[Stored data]
::::::::::
`config.mk`:
```
export PLATFORM = sky130hd
export DESIGN_NAME = ef_i2s_tx
export DESIGN_NICKNAME = d
export VERILOG_FILES = /design/src/rtl/ef_i2s_tx.sv
export SDC_FILE = /design/constraint.sdc
export NUM_CORES = 1
export LEC_CHECK = 0
export ABC_AREA = 1
export BUFFER_PORTS_ARGS = -buffer_cell sky130_fd_sc_hd__buf_2
export CAP_MARGIN = 15
export CORE_ASPECT_RATIO = 2
export CORE_MARGIN = 2
export CORE_UTILIZATION = 55
export CTS_CLUSTER_SIZE = 30
export DETAILED_ROUTE_END_ITERATION = 7
export PLACE_DENSITY = 0.74
export SYNTH_ARGS = -nofsm -noshare
export SYNTH_HDL_FRONTEND = slang
export SYNTH_SLANG_ARGS = --single-unit
```
`constraint.sdc`:
```
create_clock -name clk_i -period 3.3 [get_ports clk_i]
set_input_delay 0.66 -clock clk_i [delete_from_list [all_inputs] [get_ports clk_i]]
set_output_delay 0.66 -clock clk_i [all_outputs]
set_load 0.03 [all_outputs]
```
::::::::::
## Exercise objective
Which of the lines above contain "constraint"? Return them all.

## Solution below
export SDC_FILE = /design/constraint.sdc
`constraint.sdc`:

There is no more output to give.